Reducing and stabilizing federal spending is essential, but breathing life into the present anemic recovery will also require fixing the nation’s tax code to focus on jobs and growth. To repair the nation’s tax code, marginal rates must be brought down to stimulate entrepreneurship, job creation, and investment, while still raising the revenue needed to fund a smaller, smarter, simpler government. The principle of fairness must be preserved in federal tax and spending policy.

Individual Taxes

America’s individual tax code applies relatively high marginal tax rates on a narrow tax base. Those high rates discourage work and entrepreneurship, as well as savings and investment. With 54 percent of private sector workers employed outside of corporations, individual rates also define the incentives for job-creating businesses. Lower marginal tax rates secure for all Americans the economic gains from tax reform.

  • Make permanent, across-the-board 20 percent cut in marginal rates
  • Maintain current tax rates on interest, dividends, and capital gains
  • Eliminate taxes for taxpayers with AGI below $200,000 on interest, dividends, and capital gains
  • Eliminate the Death Tax
  • Repeal the Alternative Minimum Tax (AMT)

MittRomney.com, Tax

That’s not much of a plan is it? And that’s the problem. Romney promises an across-the-board 20 percent cut to marginal tax rates and he says that this cut is paid for by eliminating tax deductions and loopholes. Notice that his plan does not include any detail on which deductions and loopholes would be targeted, and in fact, makes no mention of this at all. This is why an independent study by the Tax Policy Center shows Romney’s tax plan will cost nearly $5 trillion over 10 years. If Romney says he doesn’t have a $5 trillion tax cut plan, it is up to him to prove it. Even if Romney’s tax plan is paid for, does anyone believe lowering tax rates (that are already at historic lows) is a sensible way to tackle the federal deficit?

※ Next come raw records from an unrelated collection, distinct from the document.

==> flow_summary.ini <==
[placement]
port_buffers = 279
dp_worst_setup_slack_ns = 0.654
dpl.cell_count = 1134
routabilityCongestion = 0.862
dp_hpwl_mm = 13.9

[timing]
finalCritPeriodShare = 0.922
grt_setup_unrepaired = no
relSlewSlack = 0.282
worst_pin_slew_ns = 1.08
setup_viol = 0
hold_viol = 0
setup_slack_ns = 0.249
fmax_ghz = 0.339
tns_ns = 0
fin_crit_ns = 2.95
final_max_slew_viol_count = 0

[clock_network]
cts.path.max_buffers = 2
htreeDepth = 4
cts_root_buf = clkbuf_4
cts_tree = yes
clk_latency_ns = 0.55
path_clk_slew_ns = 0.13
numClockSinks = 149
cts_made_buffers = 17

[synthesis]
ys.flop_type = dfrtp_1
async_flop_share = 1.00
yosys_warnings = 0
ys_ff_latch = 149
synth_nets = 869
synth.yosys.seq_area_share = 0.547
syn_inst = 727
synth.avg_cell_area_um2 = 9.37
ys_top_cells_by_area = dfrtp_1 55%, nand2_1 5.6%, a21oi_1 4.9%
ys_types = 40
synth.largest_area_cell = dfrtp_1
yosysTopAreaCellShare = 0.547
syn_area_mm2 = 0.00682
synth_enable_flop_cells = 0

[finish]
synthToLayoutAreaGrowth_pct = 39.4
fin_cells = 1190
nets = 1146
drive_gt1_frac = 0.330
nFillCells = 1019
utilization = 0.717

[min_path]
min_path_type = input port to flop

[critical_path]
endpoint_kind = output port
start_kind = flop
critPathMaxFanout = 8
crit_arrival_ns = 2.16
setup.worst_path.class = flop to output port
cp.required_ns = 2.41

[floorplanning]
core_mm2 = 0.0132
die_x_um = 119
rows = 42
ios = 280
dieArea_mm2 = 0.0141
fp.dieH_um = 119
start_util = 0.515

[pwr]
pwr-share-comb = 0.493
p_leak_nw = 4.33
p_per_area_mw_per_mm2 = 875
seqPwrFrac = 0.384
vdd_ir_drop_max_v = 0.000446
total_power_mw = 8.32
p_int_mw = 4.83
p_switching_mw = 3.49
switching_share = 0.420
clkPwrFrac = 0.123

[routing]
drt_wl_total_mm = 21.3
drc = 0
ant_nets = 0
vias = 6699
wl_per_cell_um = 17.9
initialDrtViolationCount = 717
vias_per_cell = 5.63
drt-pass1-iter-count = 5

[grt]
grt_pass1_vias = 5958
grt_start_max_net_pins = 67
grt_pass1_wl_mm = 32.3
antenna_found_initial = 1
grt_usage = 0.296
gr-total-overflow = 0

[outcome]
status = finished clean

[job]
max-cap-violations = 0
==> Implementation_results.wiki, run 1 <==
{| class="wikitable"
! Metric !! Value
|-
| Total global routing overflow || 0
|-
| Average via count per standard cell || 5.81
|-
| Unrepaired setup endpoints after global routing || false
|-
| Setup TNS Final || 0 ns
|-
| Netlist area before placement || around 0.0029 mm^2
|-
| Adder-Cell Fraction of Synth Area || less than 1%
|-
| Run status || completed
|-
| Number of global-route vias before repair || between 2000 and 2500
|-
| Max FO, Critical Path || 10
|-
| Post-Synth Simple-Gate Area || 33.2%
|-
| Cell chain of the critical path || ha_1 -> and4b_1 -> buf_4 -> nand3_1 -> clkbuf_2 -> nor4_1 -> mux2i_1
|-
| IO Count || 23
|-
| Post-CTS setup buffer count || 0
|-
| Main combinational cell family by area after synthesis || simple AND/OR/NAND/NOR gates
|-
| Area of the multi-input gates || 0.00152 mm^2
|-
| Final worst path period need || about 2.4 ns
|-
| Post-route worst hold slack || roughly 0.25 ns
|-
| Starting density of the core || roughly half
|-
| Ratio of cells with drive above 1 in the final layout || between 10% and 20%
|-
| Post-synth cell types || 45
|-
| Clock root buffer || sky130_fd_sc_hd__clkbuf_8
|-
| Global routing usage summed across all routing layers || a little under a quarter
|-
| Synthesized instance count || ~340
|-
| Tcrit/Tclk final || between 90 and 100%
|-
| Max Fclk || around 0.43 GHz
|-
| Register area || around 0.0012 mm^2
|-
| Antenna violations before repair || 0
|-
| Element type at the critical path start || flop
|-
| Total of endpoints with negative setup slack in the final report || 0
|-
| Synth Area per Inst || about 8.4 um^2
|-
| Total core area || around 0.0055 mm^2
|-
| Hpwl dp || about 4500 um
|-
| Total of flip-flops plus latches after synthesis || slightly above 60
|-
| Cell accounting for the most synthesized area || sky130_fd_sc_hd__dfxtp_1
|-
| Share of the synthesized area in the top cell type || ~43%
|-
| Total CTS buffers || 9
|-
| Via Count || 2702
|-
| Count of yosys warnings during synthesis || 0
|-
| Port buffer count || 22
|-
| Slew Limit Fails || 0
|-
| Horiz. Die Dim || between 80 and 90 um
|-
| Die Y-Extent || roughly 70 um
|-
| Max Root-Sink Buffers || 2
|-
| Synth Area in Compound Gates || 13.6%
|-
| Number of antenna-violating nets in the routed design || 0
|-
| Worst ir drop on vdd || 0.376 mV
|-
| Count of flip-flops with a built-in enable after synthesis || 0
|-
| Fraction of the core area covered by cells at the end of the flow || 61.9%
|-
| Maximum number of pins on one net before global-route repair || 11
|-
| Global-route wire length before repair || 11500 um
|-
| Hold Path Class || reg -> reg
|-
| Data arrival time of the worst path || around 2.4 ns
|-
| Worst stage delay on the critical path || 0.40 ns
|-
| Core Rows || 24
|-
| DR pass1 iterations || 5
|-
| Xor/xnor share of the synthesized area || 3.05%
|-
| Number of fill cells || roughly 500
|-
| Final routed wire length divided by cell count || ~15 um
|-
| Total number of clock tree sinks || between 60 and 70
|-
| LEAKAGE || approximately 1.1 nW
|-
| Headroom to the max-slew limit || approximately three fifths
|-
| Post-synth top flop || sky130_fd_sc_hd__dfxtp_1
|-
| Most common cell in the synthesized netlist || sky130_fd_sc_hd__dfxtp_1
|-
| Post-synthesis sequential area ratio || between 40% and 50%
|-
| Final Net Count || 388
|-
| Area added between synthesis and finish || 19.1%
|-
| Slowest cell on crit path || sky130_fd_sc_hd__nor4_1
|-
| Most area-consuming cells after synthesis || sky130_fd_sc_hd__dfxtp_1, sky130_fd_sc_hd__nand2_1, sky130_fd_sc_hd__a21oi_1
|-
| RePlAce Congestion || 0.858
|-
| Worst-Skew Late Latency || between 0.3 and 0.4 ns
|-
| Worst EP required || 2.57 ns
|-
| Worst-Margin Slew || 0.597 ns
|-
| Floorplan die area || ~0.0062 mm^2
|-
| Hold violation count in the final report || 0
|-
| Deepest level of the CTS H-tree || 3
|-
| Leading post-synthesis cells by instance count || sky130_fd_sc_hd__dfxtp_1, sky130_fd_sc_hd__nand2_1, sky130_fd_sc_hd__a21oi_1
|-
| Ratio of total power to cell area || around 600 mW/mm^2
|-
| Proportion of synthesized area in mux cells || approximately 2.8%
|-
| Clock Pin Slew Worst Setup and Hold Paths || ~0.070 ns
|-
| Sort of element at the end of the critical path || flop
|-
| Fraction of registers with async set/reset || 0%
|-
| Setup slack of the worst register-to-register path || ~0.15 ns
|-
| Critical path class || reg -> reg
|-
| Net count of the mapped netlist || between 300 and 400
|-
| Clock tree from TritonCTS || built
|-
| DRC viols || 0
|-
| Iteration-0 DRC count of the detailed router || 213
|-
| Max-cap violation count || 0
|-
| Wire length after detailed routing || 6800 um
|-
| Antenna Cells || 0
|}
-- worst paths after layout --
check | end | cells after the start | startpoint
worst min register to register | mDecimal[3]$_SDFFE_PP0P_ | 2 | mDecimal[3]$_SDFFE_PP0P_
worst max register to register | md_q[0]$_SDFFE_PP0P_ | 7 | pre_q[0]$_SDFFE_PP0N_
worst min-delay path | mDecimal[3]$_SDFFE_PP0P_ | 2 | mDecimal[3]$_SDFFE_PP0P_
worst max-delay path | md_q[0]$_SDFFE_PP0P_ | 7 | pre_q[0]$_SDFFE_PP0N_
[src/rtl/minterm_scan_ctrl_pkg.sv]
// Purpose: shared types and constants for the minterm scan sequencer.
// Latency: none (declarations only).
// Backpressure: none.
package minterm_scan_ctrl_pkg;

    localparam int NUM_MINTERMS = 8;
    localparam int IDX_W        = 3;

    typedef enum logic [1:0] {
        ST_IDLE  = 2'd0,
        ST_DRIVE = 2'd1,
        ST_DONE  = 2'd2
    } state_t;

    typedef logic [IDX_W-1:0]        idx_t;
    typedef logic [NUM_MINTERMS-1:0] tt_t;

endpackage

[src/rtl/minterm_scan_ctrl_if.sv]
// Purpose: host/DUT-facing bundle of the scan sequencer (request, mask, probe drive, results).
// Latency: none (wires only).
// Backpressure: start is simply ignored while busy; there is no queuing.
// Ports: start/mask/f_in flow host->ctrl; xyz/busy/done/truth/err_cnt/pass flow ctrl->host.
interface minterm_scan_ctrl_if;
    import minterm_scan_ctrl_pkg::*;

    logic       start;
    tt_t        mask;
    logic       f_in;
    idx_t       xyz;
    logic       busy;
    logic       done;
    tt_t        truth;
    logic [3:0] err_cnt;
    logic       pass;

    modport master (
        output start, mask, f_in,
        input  xyz, busy, done, truth, err_cnt, pass
    );

    modport slave (
        input  start, mask, f_in,
        output xyz, busy, done, truth, err_cnt, pass
    );

endinterface

[src/rtl/Decoder_3X8.sv]
// Purpose: 3-to-8 one-hot decoder, D[{x,y,z}] = 1 (x is the MSB).
// Latency: combinational.
// Backpressure: none.
// Ports: x, y, z select inputs; D one-hot output.
module Decoder_3X8 (
    input  logic       x,
    input  logic       y,
    input  logic       z,
    output logic [7:0] D
);

    assign D = 8'b0000_0001 << {x, y, z};

endmodule
[src/rtl/carry_bypass_adder_pipe_block.sv]
// One carry-bypass block: sums ripple from cin, the carry out skips the ripple chain
// whenever every bit of the block propagates.
module carry_bypass_block
  import carry_bypass_adder_pipe_pkg::*;
#(
  parameter int BLOCK_LEN = CBA_DEFAULT_BLOCK_LEN
) (
  input  logic [BLOCK_LEN-1:0] a,
  input  logic [BLOCK_LEN-1:0] b,
  input  logic                 cin,
  output logic [BLOCK_LEN-1:0] sum,
  output logic                 cout,
  output logic                 p
);

  logic [BLOCK_LEN:0]   c;
  logic [BLOCK_LEN-1:0] t;

  always_comb begin
    t    = a ^ b;
    c    = '0;
    c[0] = cin;
    for (int i = 0; i < BLOCK_LEN; i++) begin
      c[i+1] = (a[i] & b[i]) | (t[i] & c[i]);
    end
    sum  = t ^ c[BLOCK_LEN-1:0];
    p    = &t;
    cout = p ? cin : c[BLOCK_LEN];
  end

endmodule
[src/rtl/agc_pkg.sv]
// agc_pkg: shared FSM state type and gain-word constants for the AGC gain controller.
package agc_pkg;
   typedef enum logic [1:0] {IDLE, MEASURE, DECIDE, SETTLE} agc_state_t;
   localparam logic [3:0] SHIFT_NONE = 4'd8;
   localparam logic [3:0] MULT_MIN = 4'd0;
   localparam logic [3:0] MULT_MAX = 4'd15;
   localparam logic [7:0] GAIN_CTRL_RST = {MULT_MIN, SHIFT_NONE};
endpackage

[src/rtl/agc_gain_controller_if.sv]
// agc_gain_controller_if: scaler monitor stream into the AGC and gain word back out to the scaler.
interface agc_gain_controller_if #(parameter int DATA_WIDTH = 32);
   logic [DATA_WIDTH-1:0] mon_sample;
   logic mon_valid;
   logic [7:0] gain_control;
   logic gain_update;
   modport master (output mon_sample, mon_valid, input gain_control, gain_update);
   modport slave (input mon_sample, mon_valid, output gain_control, gain_update);
endinterface
===== config.mk =====
export PLATFORM = sky130hd
export DESIGN_NAME = hsi_burst_mover
export DESIGN_NICKNAME = d
export VERILOG_FILES = /design/src/rtl/hsi_burst_mover.sv
export SDC_FILE = /design/constraint.sdc
export NUM_CORES = 1
export LEC_CHECK = 0
export CAP_MARGIN = 20
export CORE_UTILIZATION = 40
export DETAILED_ROUTE_END_ITERATION = 10
export GPL_TIMING_DRIVEN = 0
export MAX_ROUTING_LAYER = met4
export PLACE_DENSITY = 0.7
export SYNTH_ARGS = -nofsm -noshare
export SYNTH_HDL_FRONTEND = slang
export SYNTH_SLANG_ARGS = --single-unit

===== constraint.sdc =====
create_clock -name clk -period 9.83 [get_ports clk]
set_clock_uncertainty 0.05 [all_clocks]
set_input_delay 2.949 -clock clk [delete_from_list [all_inputs] [get_ports clk]]
set_output_delay 2.949 -clock clk [all_outputs]
set_load 0.02 [all_outputs]

===== src/rtl/hsi_burst_mover.sv =====
// AXI4 read-to-stream mover: splits a {tag,length,address} command into INCR
// bursts (MAX_BURST / 4 KiB limited) and forwards the read data on AXI4-Stream.
module hsi_burst_mover #(
  parameter int unsigned DATA_WIDTH      = 64,
  parameter int unsigned ADDR_WIDTH      = 32,
  parameter int unsigned LEN_WIDTH       = 16,
  parameter int unsigned MAX_BURST       = 256,
  parameter int unsigned MAX_OUTSTANDING = 4
) (
  input  logic                            clk,
  input  logic                            aresetn,
  input  logic [LEN_WIDTH+ADDR_WIDTH:0]   cmd_tdata,
  input  logic                            cmd_tvalid,
  output logic                            cmd_tready,
  output logic [ADDR_WIDTH-1:0]           m_axi_araddr,
  output logic [7:0]                      m_axi_arlen,
  output logic [2:0]                      m_axi_arsize,
  output logic [1:0]                      m_axi_arburst,
  output logic                            m_axi_arvalid,
  input  logic                            m_axi_arready,
  input  logic [DATA_WIDTH-1:0]           m_axi_rdata,
  input  logic [1:0]                      m_axi_rresp,
  input  logic                            m_axi_rlast,
  input  logic                            m_axi_rvalid,
  output logic                            m_axi_rready,
  output logic [DATA_WIDTH-1:0]           m_axis_tdata,
  output logic                            m_axis_tlast,
  output logic                            m_axis_tvalid,
  input  logic                            m_axis_tready,
  output logic                            busy,
  output logic                            rd_err
);

  localparam int unsigned BYTES      = DATA_WIDTH / 8;
  localparam int unsigned SIZE_LOG2  = $clog2(BYTES);
  localparam int unsigned OUT_W      = $clog2(MAX_OUTSTANDING + 1);
  localparam int unsigned PAGE_BYTES = 4096;
  localparam logic [ADDR_WIDTH-1:0] ADDR_MASK = ~ADDR_WIDTH'(BYTES - 1);

  typedef enum logic [1:0] {S_IDLE, S_ISSUE, S_DRAIN} state_e;

  // Beats in the next burst: bounded by remaining length, MAX_BURST and the 4 KiB page.
  function automatic logic [8:0] burst_beats(input logic [11:0] page_off,
                                             input logic [LEN_WIDTH-1:0] rem);
    logic [31:0] room;
    logic [31:0] rem32;
    logic [31:0] n;
    room  = (32'(PAGE_BYTES) - 32'(page_off)) >> SIZE_LOG2;
    rem32 = 32'(rem);
    n     = 32'(MAX_BURST);
    if (room < n)  n = room;
    if (rem32 < n) n = rem32;
    return 9'(n);
  endfunction

  state_e                 state_q, state_d;
  logic [ADDR_WIDTH-1:0]  addr_q, addr_d;
  logic [ADDR_WIDTH-1:0]  araddr_q, araddr_d;
  logic [LEN_WIDTH-1:0]   rem_ar_q, rem_ar_d;
  logic [LEN_WIDTH-1:0]   rem_r_q, rem_r_d;
  logic                   tag_q, tag_d;
  logic [OUT_W-1:0]       out_q, out_d;
  logic                   arvalid_q, arvalid_d;
  logic [7:0]             arlen_q, arlen_d;
  logic                   cmd_tready_q;
  logic                   busy_q;
  logic                   rd_err_q, rd_err_d;

  logic                   cmd_tag;
  logic [LEN_WIDTH-1:0]   cmd_len;
  logic [ADDR_WIDTH-1:0]  cmd_addr;
  logic                   cmd_hs, ar_hs, r_hs, r_last_hs;
  logic [31:0]            issued_beats;
  logic [8:0]             next_beats;

  assign {cmd_tag, cmd_len, cmd_addr} = cmd_tdata;

  assign cmd_hs    = cmd_tvalid & cmd_tready_q;
  assign ar_hs     = arvalid_q & m_axi_arready;
  assign r_hs      = m_axi_rvalid & m_axis_tready;
  assign r_last_hs = r_hs & m_axi_rlast;

  // Next-state, counters and AR payload for the following cycle.
  always_comb begin
    state_d      = state_q;
    addr_d       = addr_q;
    rem_ar_d     = rem_ar_q;
    rem_r_d      = rem_r_q;
    tag_d        = tag_q;
    out_d        = out_q;
    araddr_d     = araddr_q;
    arlen_d      = arlen_q;
    arvalid_d    = 1'b0;
    rd_err_d     = rd_err_q | (r_hs & (m_axi_rresp != 2'b00));
    issued_beats = 32'(arlen_q) + 32'd1;
    next_beats   = 9'd0;

    if (ar_hs && !r_last_hs) begin
      out_d = out_q + OUT_W'(1);
    end else if (!ar_hs && r_last_hs) begin
      out_d = out_q - OUT_W'(1);
    end

    if (r_hs && (rem_r_q != '0)) begin
      rem_r_d = rem_r_q - LEN_WIDTH'(1);
    end

    case (state_q)
      S_IDLE: begin
        if (cmd_hs) begin
          addr_d   = cmd_addr & ADDR_MASK;
          rem_ar_d = cmd_len;
          rem_r_d  = cmd_len;
          tag_d    = cmd_tag;
          if (cmd_len != '0) state_d = S_ISSUE;
        end
      end
      S_ISSUE: begin
        if (ar_hs) begin
          addr_d   = addr_q + ADDR_WIDTH'(issued_beats << SIZE_LOG2);
          rem_ar_d = rem_ar_q - LEN_WIDTH'(issued_beats);
          if (rem_ar_d == '0) state_d = S_DRAIN;
        end
      end
      S_DRAIN: begin
        if (r_hs && (rem_r_q == LEN_WIDTH'(1))) state_d = S_IDLE;
      end
      default: state_d = S_IDLE;
    endcase

    // The AR payload only changes after a handshake, so it is stable while arvalid waits.
    if (state_d == S_ISSUE) begin
      next_beats = burst_beats(addr_d[11:0], rem_ar_d);
      araddr_d   = addr_d;
      arlen_d    = 8'(next_beats - 9'd1);
      arvalid_d  = (out_d < OUT_W'(MAX_OUTSTANDING));
    end
  end

  always_ff @(posedge clk) begin
    if (!aresetn) begin
      state_q      <= S_IDLE;
      addr_q       <= '0;
      araddr_q     <= '0;
      rem_ar_q     <= '0;
      rem_r_q      <= '0;
      tag_q        <= 1'b0;
      out_q        <= '0;
      arvalid_q    <= 1'b0;
      arlen_q      <= 8'd0;
      cmd_tready_q <= 1'b0;
      busy_q       <= 1'b0;
      rd_err_q     <= 1'b0;
    end else begin
      state_q      <= state_d;
      addr_q       <= addr_d;
      araddr_q     <= araddr_d;
      rem_ar_q     <= rem_ar_d;
      rem_r_q      <= rem_r_d;
      tag_q        <= tag_d;
      out_q        <= out_d;
      arvalid_q    <= arvalid_d;
      arlen_q      <= arlen_d;
      cmd_tready_q <= (state_d == S_IDLE);
      busy_q       <= (state_d != S_IDLE);
      rd_err_q     <= rd_err_d;
    end
  end

  assign cmd_tready    = cmd_tready_q;
  assign m_axi_araddr  = araddr_q;
  assign m_axi_arlen   = arlen_q;
  assign m_axi_arsize  = 3'(SIZE_LOG2);
  assign m_axi_arburst = 2'b01;
  assign m_axi_arvalid = arvalid_q;
  assign busy          = busy_q;
  assign rd_err        = rd_err_q;

  // R channel is a zero-latency pass-through onto the stream.
  assign m_axi_rready  = m_axis_tready;
  assign m_axis_tdata  = m_axi_rdata;
  assign m_axis_tvalid = m_axi_rvalid;
  assign m_axis_tlast  = m_axi_rvalid & m_axi_rlast & tag_q & (rem_r_q == LEN_WIDTH'(1));

endmodule


# Word-level counts from Yosys, hierarchy flattened
# Cells that the tools add are included.
op_classes:
  add_sub_neg: 8
  order_cmp: 3
  n_eq_ne: 4
  n_mux: 21
  bitwise_logic: 9
  n_reduce_logical: 15
ops:
  columns: ["cell", "n"]
  rows:
  - ["$mux W32", 3]
  - ["$mux W16", 5]
  - ["$pmux W32 S2", 1]
  - ["$add A32 B12 Y32", 1]
  - ["$lt A16 B32 Y1", 1]
  - ["$pmux W16 S2", 1]
  - ["$reduce_bool A16 Y1", 2]
  - ["$lt A29 B9 Y1 const B", 1]
  - ["$mux W29", 1]
  - ["$eq A16 B1 Y1 const B", 1]
  - ["$logic_not A16 Y1", 1]
  - ["$mux W8", 2]
  - ["$sub A16 B1 Y16 const B", 1]
  - ["$sub A16 B9 Y16", 1]
  - ["$sub A13 B12 Y14 const A", 1]
  - ["$mux W2", 5]
  - ["$add A8 B1 Y9 const B", 1]
  - ["$and A1 B1 Y1", 8]
  - ["$sub A8 B1 Y8 const B", 1]
  - ["$mux W3", 2]
  - ["$pmux W2 S3", 1]
  - ["$eq A2 B1 Y1 const B", 2]
  - ["$logic_and A1 B1 Y1", 4]
  - ["$logic_not A2 Y1", 2]
  - ["8 further kinds", 11]
word_totals:
  register_bits: 114
  input_bits: 122
  out_inout_bits: 116
  elab_cells: 72

# Logic depth before layout (Yosys ltp)
depth:
  ltp_word: 12
  mapped_depth: 31

# Worst setup path before layout
# OpenSTA, ideal clock, no wires.
synth_timing:
  path_type: "input to register"
  from: "input cmd_tvalid"
  to: "register arlen_q[6] (netlist: m_axi_arlen[6])"
  setup_ns: 0.076
  t_arrival_ns: 8.155
  t_required_ns: 9.704
  setup_slack_ns: 1.549
  stages: 22
  n_path_buf: 4
  cell_sequence: "and4bb_4 -> buf_6 -> a221o_1 -> or3_1 -> nor4_4 -> mux2i_1 -> ha_1 -> a21oi_1 -> a21oi_1 -> a211o_1 -> a21oi_1 -> nand3_1 -> or4_1 -> buf_4 -> buf_6 -> mux2i_1 -> ha_1 -> clkbuf_1 -> or4b_2 -> a21oi_1 -> a211oi_1 -> o22ai_1"
synth_between:
  elab_chain_cells: 11
  word_cells_on_any_way: 16
  classes_between: "2 x add/sub; 2 x order compare; 1 x eq/ne; 10 x mux; 1 x bitwise"
synth_rtl:
  columns: ["element", "line_no", "source"]
  rows:
  - ["start, declared", "13", "input logic cmd_tvalid,"]
  - ["$and A1 B1 Y1 (*)", "78", "assign cmd_hs = cmd_tvalid & cmd_tready_q;"]
  - ["$mux W32", "110", "if (cmd_hs) begin"]
  - ["$pmux W32 S2", "108", "case (state_q)"]
  - ["$sub A13 B12 Y14", "48", "room = (32'(PAGE_BYTES) - 32'(page_off)) >> SIZE_LOG2;"]
  - ["$lt A29 B9 Y1", "51", "if (room < n) n = room;"]
  - ["$mux W29", "51", null]
  - ["$mux W32", "132", "if (state_d == S_ISSUE) begin"]
  - ["$lt A16 B32 Y1", "52", "if (rem32 < n) n = rem32;"]
  - ["$mux W8", "52", null]
  - ["$mux W8", "132", null]
  - ["$sub A8 B1 Y8", "135", "arlen_d = 8'(next_beats - 9'd1);"]
  - ["end signal, assigned", "163", "arlen_q <= arlen_d;"]
  - ["end, declared", "64", "logic [7:0] arlen_q, arlen_d;"]
# Mark *: on every way between the ends. The rest lies on a longest branch, timed or not. The select of a mux whose other input is x is not followed.
# A chain may end at the register's enable or synchronous reset.

# Worst setup path after layout
layout_timing:
  from: "input m_axi_arready"
  to: "register arlen_q[6] (netlist: m_axi_arlen[6])"
layout_between:
  elab_chain_cells: 11
  word_cells_on_any_way: 16
  classes_between: "2 x add/sub; 2 x order compare; 1 x eq/ne; 10 x mux; 1 x bitwise"
layout_rtl:
  columns: ["element", "line_no", "source"]
  rows:
  - ["start, declared", "20", "input logic m_axi_arready,"]
  - ["$and A1 B1 Y1 (*)", "79", "assign ar_hs = arvalid_q & m_axi_arready;"]
  - ["$mux W32", "119", "if (ar_hs) begin"]
  - ["$pmux W32 S2", "108", null]
  - ["$sub A13 B12 Y14", "48", null]
  - ["$lt A29 B9 Y1", "51", null]
  - ["$mux W29", "51", null]
  - ["$mux W32", "132", null]
  - ["$lt A16 B32 Y1", "52", null]
  - ["$mux W8", "52", null]
  - ["$mux W8", "132", null]
  - ["$sub A8 B1 Y8", "135", null]
# Marked as above.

Also notice the language in Romney’s tax plan. It says the current tax code “applies relatively high marginal tax rates on a narrow tax base.” Relative to what?…Romney’s effective tax rate (13-14%)? The top marginal tax rate is 35%, but hardly anyone pays 35% in federal income taxes due to tax deductions. And don’t overlook the “narrow tax base” part. That’s another way of saying: a lot of people are not paying federal income taxes, or in other words, poor people. Remember, it was Romney who said 47% don’t pay income taxes. He’s not the only Republican to repeat this. It ignores the fact that these individuals still pay payroll tax, state and local taxes, real estate tax, gas tax, etc.

Being a fiscal or deficit hawk should not equate to being a shill for rich people, who stand to benefit most from Romney’s tax cut plan. It should mean making sensible decisions with revenue and spending. A fiscal conservative should be willing to increase revenues to cut the federal deficit, particularly if the alternative is to put greater burden on lower and middle income Americans.